The Java language [1, 2] provides a promising solution to the design of safe programs, with an application spectrum ranging from Web services to operating system components [3]. The success of Java is partly due to the fact that its basic execution model relies on the interpretation of an object-based virtual machine which is highly portable. However, the well-known tradeoff of Java's portability is the inefficiency of interpretation. Several solutions have been proposed to overcome this problem, such as just-in-time (JIT) [4, 5, 6, 7] and off-line [8, 9] bytecode compilers.

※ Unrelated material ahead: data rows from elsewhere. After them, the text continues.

From an optimization exercise on the open Yosys and OpenROAD flow, aimed at small area, a short achievable clock period and few clock cycles per item; shortcuts taken in it are not production practice. In this exercise RTL edits were held to simulation tests only and were not proved equivalent to the original.

`flow/flow/run.sh`:
```
#!/bin/bash
set -euo pipefail
bash standard.sh SETUP_SLACK_MARGIN=7.0 finish > standard_flow.log 2>&1
```
`flow/standard.sh`:
```
#!/bin/bash
# synth_recipe.tcl (not shown) runs the flow's synth.tcl, then flattens the netlist and writes it again
# the make line also repeats each setting of config.mk as NAME=value (left out here)
make -C /OpenROAD-flow-scripts/flow DESIGN_CONFIG=/design/flow/config.mk WORK_HOME=/design/flow/orfs CLKGATE_MAP_FILE= SYNTH_SCRIPT=/design/flow/synth_recipe.tcl "${@:-finish}"
```
`flow/config.mk`:
```
export PLATFORM = sky130hd
export DESIGN_NAME = nn_top
export DESIGN_NICKNAME = nn_top
export VERILOG_FILES = /design/flow/design.v
export SDC_FILE = /design/flow/constraint.sdc
export NUM_CORES = 4
export LEC_CHECK = 0
export ABC_CLOCK_PERIOD_IN_PS = 4000
export CAP_MARGIN = 20
export CORE_MARGIN = 2
export CORE_UTILIZATION = 40
export SLEW_MARGIN = 20
```
`flow/constraint.sdc`:
```
create_clock -name core_clock -period 12.0 [get_ports {clk}]
set_input_delay 2.4000 -clock core_clock [delete_from_list [all_inputs] [get_ports {clk}]]
set_output_delay 2.4000 -clock core_clock [all_outputs]
set_load 0.01 [all_outputs]
```
Source: an optimization exercise on an open RTL-to-GDS flow (aim: a short achievable clock period and few clock cycles). Production flows keep margins and buffers that such runs may drop.
RTL that was checked went through simulation tests only; none was proved equivalent to the original.
Power figures rest on the tool's default switching activity, not on a simulated workload.

## the reference run
// v33_exec_core
module v33_exec_core #(
    parameter int IQ_DEPTH = 8
) (
    input  logic                       clk,
    input  logic                       reset,
    input  logic [v33_pkg::BYTE_W-1:0] code_byte,
    input  logic                       code_valid,
    output logic                       code_req,
    output logic                       io_write,
    output logic [v33_pkg::WORD_W-1:0] io_addr,
    output logic [v33_pkg::WORD_W-1:0] io_data
);
    logic [HW-1:0] head;
    logic head_valid;
    logic pop;
    logic fire;
    logic [RW-1:0] rd_bits;
    logic [7:0] a_n;
    logic [7:0] bs_n;
    logic [7:0] b_hi_n;
    logic [63:0] hi_flat;
    logic [15:0] pg_w1;
    logic [7:0] pg_w2;
    logic [7:0] ex1_w2;
    logic [15:0] wmask1;
    logic [7:0] wval1;
    logic [7:0] wmask2;
    logic [7:0] wval2;
    prefetch_queue #(
        .IQ_DEPTH(IQ_DEPTH)
    ) u_queue (
        .clk        (clk),
        .reset      (reset),
        .code_byte  (code_byte),
        .code_valid (code_valid),
        .code_req   (code_req),
        .head       (head),
        .head_valid (head_valid),
        .pop        (pop)
    );
    operand_stage u_operand (
        .clk        (clk),
        .reset      (reset),
        .head       (head),
        .head_valid (head_valid),
        .pop        (pop),
        .fire       (fire),
        .rd_bits    (rd_bits),
        .a_n        (a_n),
        .bs_n       (bs_n),
        .b_hi_n     (b_hi_n),
        .pg_w1      (pg_w1),
        .pg_w2      (pg_w2),
        .ex1_w2     (ex1_w2),
        .hi_flat    (hi_flat),
        .wmask1     (wmask1),
        .wval1      (wval1),
        .wmask2     (wmask2),
        .wval2      (wval2)
    );
    alu_execute u_execute (
        .clk      (clk),
        .reset    (reset),
        .fire     (fire),
        .rd_bits  (rd_bits),
        .a_n      (a_n),
        .bs_n     (bs_n),
        .b_hi_n   (b_hi_n),
  ...
==> module prefetch_queue, before the edit <==
module prefetch_queue #(
    parameter int IQ_DEPTH = 8
) (
    input  logic                       clk,
    input  logic                       reset,
    input  logic [v33_pkg::BYTE_W-1:0] code_byte,
    input  logic                       code_valid,
    output logic                       code_req,
    output logic [v33_pkg::HW-1:0]     head,
    output logic                       head_valid,
    input  logic                       pop
);
    logic       in_v;
    logic [7:0] in_b;
    logic       in_l1;    
    logic       in_l2;    
    logic [2:0] st;       
    logic       s_l2;     
    logic [7:0] s_b0;
    logic [7:0] s_b1;
    logic       complete;
    logic       i_v;
    logic [7:0] i_b0;
    logic [7:0] i_b1;
    logic [7:0] i_b2;
    logic [QW-1:0] dec;
    logic [QW-1:0] mem [IQ_DEPTH];
    logic [IQ_DEPTH-1:0] wsel;    
    logic [IQ_DEPTH-1:0] rsel;    
    logic [IQ_DEPTH-1:0] cnt;     
    logic [IQ_DEPTH-1:0] cnt_next;
    logic [QW-1:0] mem_head;
    v33_pkg::q_t mq;
    v33_pkg::h_t hn;
    logic [7:0] d_oh;
    logic [7:0] s_oh;
    logic wb;
    logic h_load;    
    function automatic [1:0] ilen(input [7:0] b);
        casez (b)
            8'b00???0??: ilen = 2'd2;
            8'b00???10?: ilen = b[0] ? 2'd3 : 2'd2;
            8'b1011????: ilen = b[3] ? 2'd3 : 2'd2;
            8'he6, 8'he7: ilen = 2'd2;
            default: ilen = 2'd1;
        endcase
    endfunction
    always_ff @(posedge clk) begin
        in_b <= code_byte;
        in_l1 <= ilen(code_byte) == 2'd1;
        in_l2 <= ilen(code_byte) == 2'd2;
        if (reset) begin
            in_v <= 1'b0;
            code_req <= 1'b1;
        end else begin
            in_v <= code_valid && code_req;
            code_req <= !cnt_next[IQ_DEPTH-4];
        end
    end
    assign complete = (st[0] && in_l1) || (st[1] && s_l2) || st[2];
    always_ff @(posedge clk) begin
        if (reset) begin
            st <= 3'b001;
            i_v <= 1'b0;
        end else begin
            if (in_v) begin
                st <= complete ? 3'b001 : {st[1:0], 1'b0};
            end
            i_v <= in_v && complete;
        end
    end
    always_ff @(posedge clk) begin
        if (in_v && st[0]) begin
            s_b0 <= in_b;
            s_l2 <= in_l2;
        end
        if (in_v && st[1]) begin
            s_b1 <= in_b;
        end
        i_b0 <= st[0] ? in_b : s_b0;
        i_b1 <= st[1] ? in_b : s_b1;
        i_b2 <= in_b;
    end
    instruction_decoder u_dec (
        .b0     (i_b0),
        .b1     (i_b1),
        .b2     (i_b2),
        .q_bits (dec)
    );
    always_ff @(posedge clk) begin
        for (int i = 0; i < IQ_DEPTH; i++) begin
            if (wsel[i]) begin
                mem[i] <= dec;  
            end
        end
    end
    assign h_load = (!head_valid || pop) && cnt[0];
    always_comb begin
        if (i_v && !h_load) begin
            cnt_next = {cnt[IQ_DEPTH-2:0], 1'b1};
        end else if (h_load && !i_v) begin
            cnt_next = {1'b0, cnt[IQ_DEPTH-1:1]};
        end else begin
            cnt_next = cnt;
        end
    end
    always_ff @(posedge clk) begin
        if (reset) begin
            wsel <= IQ_DEPTH'(1);
            rsel <= IQ_DEPTH'(1);
            cnt <= '0;
            head_valid <= 1'b0;
        end else begin
            if (i_v) begin
                wsel <= {wsel[IQ_DEPTH-2:0], wsel[IQ_DEPTH-1]};
            end
            if (h_load) begin
                rsel <= {rsel[IQ_DEPTH-2:0], rsel[IQ_DEPTH-1]};
            end
            cnt <= cnt_next;
            if (!head_valid || pop) begin
                head_valid <= cnt[0];
            end
        end
    end
    always_comb begin
        mem_head = '0;
        for (int i = 0; i < IQ_DEPTH; i++) begin
            mem_head = mem_head | ({QW{rsel[i]}} & mem[i]);
        end
    end
    assign mq = mem_head;
    assign wb = mq.wide || mq.out;
    always_comb begin
        for (int j = 0; j < 8; j++) begin
            d_oh[j] = mq.a_reg && mq.dst == 3'(j);
            s_oh[j] = mq.b_reg && mq.src == 3'(j);
        end
    end
    always_comb begin
        hn.q = mq;
        hn.rmask_rd = mq.wide ? {8'h00, d_oh} : {4'h0, d_oh[7:4], 4'h0, d_oh[3:0]};
        hn.rmask_rd = hn.rmask_rd | (wb ? {8'h00, s_oh} : {4'h0, s_oh[7:4], 4'h0, s_oh[3:0]});
        hn.rmask_ex = (mq.wide ? d_oh : 8'h00) | ((wb && !mq.cvtbw) ? s_oh : 8'h00)
            | {7'h00, mq.cvtwl};  
        hn.rflags = (mq.alu && (mq.op == 3'd2 || mq.op == 3'd3)) || mq.psw;
    end
    always_ff @(posedge clk) begin
        if (h_load) begin
            head <= hn;
        end
    end
endmodule
==> module v33_exec_core, before the edit <==
module v33_exec_core #(
    parameter int IQ_DEPTH = 8
) (
    input  logic                       clk,
    input  logic                       reset,
    input  logic [v33_pkg::BYTE_W-1:0] code_byte,
    input  logic                       code_valid,
    output logic                       code_req,
    output logic                       io_write,
    output logic [v33_pkg::WORD_W-1:0] io_addr,
    output logic [v33_pkg::WORD_W-1:0] io_data
);
    logic [HW-1:0] head;
    logic head_valid;
    logic pop;
    logic fire;
    logic [RW-1:0] rd_bits;
    logic [7:0] a_n;
    logic [7:0] bs_n;
    logic [7:0] b_hi_n;
    logic [63:0] hi_flat;
    logic [15:0] pg_w1;
    logic [7:0] pg_w2;
    logic [7:0] ex1_w2;
    logic [15:0] wmask1;
    logic [7:0] wval1;
    logic [7:0] wmask2;
    logic [7:0] wval2;
    prefetch_queue #(
        .IQ_DEPTH(IQ_DEPTH)
    ) u_queue (
        .clk        (clk),
        .reset      (reset),
        .code_byte  (code_byte),
        .code_valid (code_valid),
        .code_req   (code_req),
        .head       (head),
        .head_valid (head_valid),
        .pop        (pop)
    );
    operand_stage u_operand (
        .clk        (clk),
        .reset      (reset),
        .head       (head),
        .head_valid (head_valid),
        .pop        (pop),
        .fire       (fire),
        .rd_bits    (rd_bits),
        .a_n        (a_n),
        .bs_n       (bs_n),
        .b_hi_n     (b_hi_n),
        .pg_w1      (pg_w1),
        .pg_w2      (pg_w2),
        .ex1_w2     (ex1_w2),
        .hi_flat    (hi_flat),
        .wmask1     (wmask1),
        .wval1      (wval1),
        .wmask2     (wmask2),
        .wval2      (wval2)
    );
    alu_execute u_execute (
        .clk      (clk),
        .reset    (reset),
        .fire     (fire),
        .rd_bits  (rd_bits),
        .a_n      (a_n),
        .bs_n     (bs_n),
        .b_hi_n   (b_hi_n),
        .hi_flat  (hi_flat),
        .pg_w1    (pg_w1),
        .pg_w2    (pg_w2),
        .ex1_w2   (ex1_w2),
        .wmask1   (wmask1),
        .wval1    (wval1),
        .wmask2   (wmask2),
        .wval2    (wval2),
        .io_write (io_write),
        .io_addr  (io_addr),
        .io_data  (io_data)
    );
endmodule
==> flow/config.mk <==
export PLATFORM = sky130hd
export DESIGN_NAME = v33_exec_core
export DESIGN_NICKNAME = v33_exec_core
export VERILOG_FILES = /design/flow/design.v
export SDC_FILE = /design/flow/constraint.sdc
export NUM_CORES = 4
export LEC_CHECK = 0
export ABC_CLOCK_PERIOD_IN_PS = 1500
export CAP_MARGIN = 20
export CORE_MARGIN = 2
export CORE_UTILIZATION = 65
export SETUP_SLACK_MARGIN = 2.45
export SLEW_MARGIN = 20
export TNS_END_PERCENT = 100
==> flow/constraint.sdc <==
create_clock -name core_clock -period 4.4 [get_ports {clk}]
set_input_delay 0.8800 -clock core_clock [delete_from_list [all_inputs] [get_ports {clk}]]
set_output_delay 0.8800 -clock core_clock [all_outputs]
set_load 0.01 [all_outputs]
standard.sh (not shown) runs the stock make flow with config.mk's settings and CLKGATE_MAP_FILE= SYNTH_SCRIPT=/design/flow/synth_recipe.tcl, a recipe that flattens the netlist after the stock synthesis.
==> flow/flow/run.sh <==
#!/bin/bash
# Layout flow: the standard flow, with the port buffers made from
# sky130_fd_sc_hd__buf_4 instead of the resizer's default choice, which it
# does not resize afterwards.
set -e
export BUFFER_PORTS_ARGS="-buffer_cell sky130_fd_sc_hd__buf_4"
bash standard.sh > standard.log 2>&1
The reference run did not stop at any stage, and its layout met the timing, DRC and antenna checks.
Testbench counts of the reference run, summed over its fixed seeds: cycles 44,855.
What the trial run does differently from the reference run at the input level:
diff --git a/flow/design.v b/flow/design.v
--- a/flow/design.v
+++ b/flow/design.v
@@ -60,9 +60,9 @@
 `timescale 1ns/1ps
 `default_nettype none
 import v33_pkg::*;
 module prefetch_queue #(
-    parameter int IQ_DEPTH = 8
+    parameter int IQ_DEPTH = 9
 ) (
     input  logic                       clk,
     input  logic                       reset,
     input  logic [v33_pkg::BYTE_W-1:0] code_byte,
@@ -115,9 +115,9 @@
             in_v <= 1'b0;
             code_req <= 1'b1;
         end else begin
             in_v <= code_valid && code_req;
-            code_req <= !cnt_next[IQ_DEPTH-4];
+            code_req <= !cnt[IQ_DEPTH-5];
         end
     end
     assign complete = (st[0] && in_l1) || (st[1] && s_l2) || st[2];
     always_ff @(posedge clk) begin
@@ -752,9 +752,9 @@
 `timescale 1ns/1ps
 `default_nettype none
 import v33_pkg::*;
 module v33_exec_core #(
-    parameter int IQ_DEPTH = 8
+    parameter int IQ_DEPTH = 9
 ) (
     input  logic                       clk,
     input  logic                       reset,
     input  logic [v33_pkg::BYTE_W-1:0] code_byte,
## What came out
NOTE final design instance area without fill the reference run->the trial run increased by a few percent. Going from the reference run to the trial run, cell area after placement grew by a few percent. For the trial run, the start point of the critical path was u_queue.rsel[3]$_SDFFE_PP0P_, unlike the reference run, where it was u_execute.a_hi1[1]$_DFF_P_. In the flow results for the trial run and the reference run, the layout overhead on the synthesized area is smaller on the reference run. There was hardly any difference in combinational fraction of design power between the reference run and the trial run. Total power per unit cell area is lower on the trial run. Re final core utilization: the trial run is 0.82 points up on the reference run.
No functional check of the RTL was part of the trial run.

[port drivers added, routing unchanged]
How much do the figures lean on ideal ports? The routed layouts below were timed once more, with nothing changed but the port constraints.
Step 1 (the two cells are an assumption about what drives the block):
set clk [get_ports {clk}]
set_driving_cell -lib_cell sky130_fd_sc_hd__clkbuf_16 $clk
set_driving_cell -lib_cell sky130_fd_sc_hd__buf_2 [delete_from_list [all_inputs] $clk]
Step 2 times the ports against the registers' clock, not the clock port: input delays grow and output delays shrink by t, the midpoint of the rising clock arrivals with the driver on.
Three values: no drivers, after step 1, after step 2; two values: the first two.
| run | shift t [ns] | setup WS [ns] | pins driven straight from the clock port |
|---|---|---|---|
| the reference run | 0.692 | 2.405 / 2.343 / 1.896 | 1 |
| the trial run | 0.712 | 2.313 / 2.313 / 1.911 | 1 |
After both steps every run listed still meets setup and hold. For the reference run, which loses most, drivers alone change the setup slack by -0.062 ns; drivers and shift together by -0.509 ns.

Just-in-time systems compile code to native form at runtime on demand. This approach avoids the overhead of compiling unused code, and eliminates the gap between compile time and execution time. Compiling during program execution, however, inhibits aggressive optimizations because compilation must only incur a small overhead. This is particularly important in the case of modern RISC processors for which complex analyses are required to achieve the best result. Moreover, the quality of the generated code critically relies on knowledge about the specific features of the target processor. Therefore, such compilers are not platform independent and requires a large amount of work to be ported.
Off-line compilers does not impose critical bounds on compilation time; optimizing analyses can be run as needed. They can also be platform independent, if they generate as output an intermediate language. However, in the context of Java, many applications dynamically load classes (i.e., bytecode) at run-time that limits applicability of pure off-line compilers.
In this paper, we present an approach that reconciles portability and efficiency, and preserves the ability to dynamically load bytecode. We have designed and implemented an efficient environment for the execution of Java programs, named Harissa. Harissa provides a bytecode compiler and an interpreter integrated in the runtime library. Thus, a compiled program is still able to dynamically load classes and to interpret them. Harissa's compiler translates Java bytecode to C and furthermore incorporates aggressive optimizations.
To evaluate Harissa, we have conducted an extensive experimental study aimed at comparing the various existing alternatives to execute Java programs. The contributions of our work are as follows.
The paper is organized as follows: Section 2 describes existing approaches for optimizing the execution of Java programs. Section 3 presents Harissa. Section 4 presents related work in class hierarchy analysis and existing bytecode compilers. Section 5 analyzes the performance of the code generated by Harissa's compiler on micro-benchmarks and real benchmarks, such as the Javac compiler and the Javadoc documentation generator. Section 6 concludes by describing future work and comparing JIT and off-line compilers.